Evidence worth preserving includes full email headers, message IDs, typed or displayed addresses, screenshots, SMS details, caller numbers, call times, and anything else that helps show exactly what happened. displayed addresses, screenshots, SMS details, caller numbers, call times, and any endpoint alerts.erts. If you can capture it before it gets deleted or overwritten, do it.

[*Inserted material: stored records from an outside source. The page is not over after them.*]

[src/logic/ex_defs.svh]
/*
 * Execute stage sizes, ALU function codes, operand selects
 * and branch-condition codes
 */
`ifndef EX_DEFS_SVH
`define EX_DEFS_SVH

`define EX_LANES     2  // Issue lanes
`define MULT_STAGES  4  // Multiplier pipeline depth
`define HISTORY_BITS 8  // Pattern history index width

//////////////////////////////
// ALU function codes
`define ALU_ADDQ   5'h00
`define ALU_SUBQ   5'h01
`define ALU_AND    5'h02
`define ALU_BIC    5'h03
`define ALU_BIS    5'h04
`define ALU_XOR    5'h06
`define ALU_SRL    5'h08
`define ALU_SLL    5'h09
`define ALU_SRA    5'h0a
`define ALU_MULQ   5'h0b  // Routed to the multiplier
`define ALU_CMPEQ  5'h0c
`define ALU_CMPLT  5'h0d
`define ALU_CMPULT 5'h0f

//////////////////////////////
// Operand selects
`define OPA_IS_REGA     2'h0
`define OPA_IS_MEM_DISP 2'h1
`define OPA_IS_NPC      2'h2
`define OPA_IS_NOT3     2'h3
`define OPB_IS_REGB     2'h0
`define OPB_IS_ALU_IMM  2'h1
`define OPB_IS_BR_DISP  2'h2

//////////////////////////////
// Branch conditions, instruction bits 28:26
`define BR_LBC 3'b000
`define BR_EQ  3'b001
`define BR_LT  3'b010
`define BR_LE  3'b011
`define BR_LBS 3'b100
`define BR_NE  3'b101
`define BR_GE  3'b110
`define BR_GT  3'b111

`endif

[src/logic/ex_pkg.sv]
/* Vector types shared by the execute stage and its testbench */
`include "ex_defs.svh"

package ex_pkg;

  typedef logic [63:0] word_t;     // Data, address and PC
  typedef logic [31:0] instr_t;
  typedef logic [4:0]  reg_idx_t;  // Dest register or load tag
  typedef logic [4:0]  alu_func_t;
  typedef logic [1:0]  opa_sel_t;
  typedef logic [1:0]  opb_sel_t;

  typedef logic [`HISTORY_BITS-1:0] pht_idx_t;

  // Upper bit marks a branch, lower bit marks taken
  typedef logic [1:0] br_result_t;

endpackage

Security+ exam traps and memory aids
| Common confusion | Best distinction |
|---|---|
| Phishing vs spear phishing | Broad vs targeted |
| Spear phishing vs whaling | Targeted user vs executive/high-value target |
| Smishing vs vishing | SMS vs voice |
| Pretexting vs impersonation | Story vs trusted identity |
| Baiting vs quid pro quo | Lure vs exchange |
| Tailgating vs piggybacking | No permission vs knowingly allowed |
| Typosquatting vs pharming | Wrong domain entered vs correct domain redirected |
| Spam vs phishing | Bulk unsolicited vs deceptive intent |
Best exam strategy: identify the most specific clue. If the scenario says “specific executive,” think whaling. If it says “fabricated story,” think pretexting. If it says “correct address but wrong site,” think pharming. If it says “free USB drive,” think baiting.
Mini scenario practice
Scenario 1: A finance clerk receives an email from a known vendor asking to update bank details for future payments. The message comes from a slightly altered domain. Answer: Spear phishing/BEC with vendor impersonation. Best control: out-of-band vendor callback and dual approval.
Scenario 2: A user gets repeated MFA push requests late at night without trying to sign in. Answer: MFA fatigue, a modern social engineering-related identity attack. Best response: deny prompts, report immediately, review sign-ins, reset credentials if needed.
Scenario 3: A caller claims to be from IT and says an executive account must be reset before a board meeting. The caller refuses callback. Answer: Vishing with pretexting and impersonation. Best control: follow help desk identity verification and callback procedure.
Scenario 4: A user types the correct banking address but sees a strange login page and certificate behavior. Answer: Pharming. Best response: stop, report, and investigate DNS, router, and endpoint integrity.
Scenario 5: Someone carrying boxes asks an employee to hold a secure door because they forgot their badge. Answer: Piggybacking if knowingly allowed; tailgating if they slip in without permission. Best control: challenge and route through visitor procedure.
Conclusion
Social engineering is about influencing people to break trust, process, or security controls. For Security+ SY0-601, the key is to compare attacks by channel, targeting level, and strongest clue. Phishing is broad, spear phishing is targeted, whaling targets executives, vishing uses voice, smishing uses SMS, pretexting uses a fabricated story, baiting uses a lure, quid pro quo uses an exchange, typosquatting uses a deceptive domain, and pharming redirects the victim even when the correct address was entered.
From a defender’s perspective, awareness matters, but process and technical controls matter just as much. Callback verification, approval workflows, SPF/DKIM/DMARC, phishing-resistant MFA, DNS protections, and physical access controls turn social engineering from an easy win for attackers into a much harder path.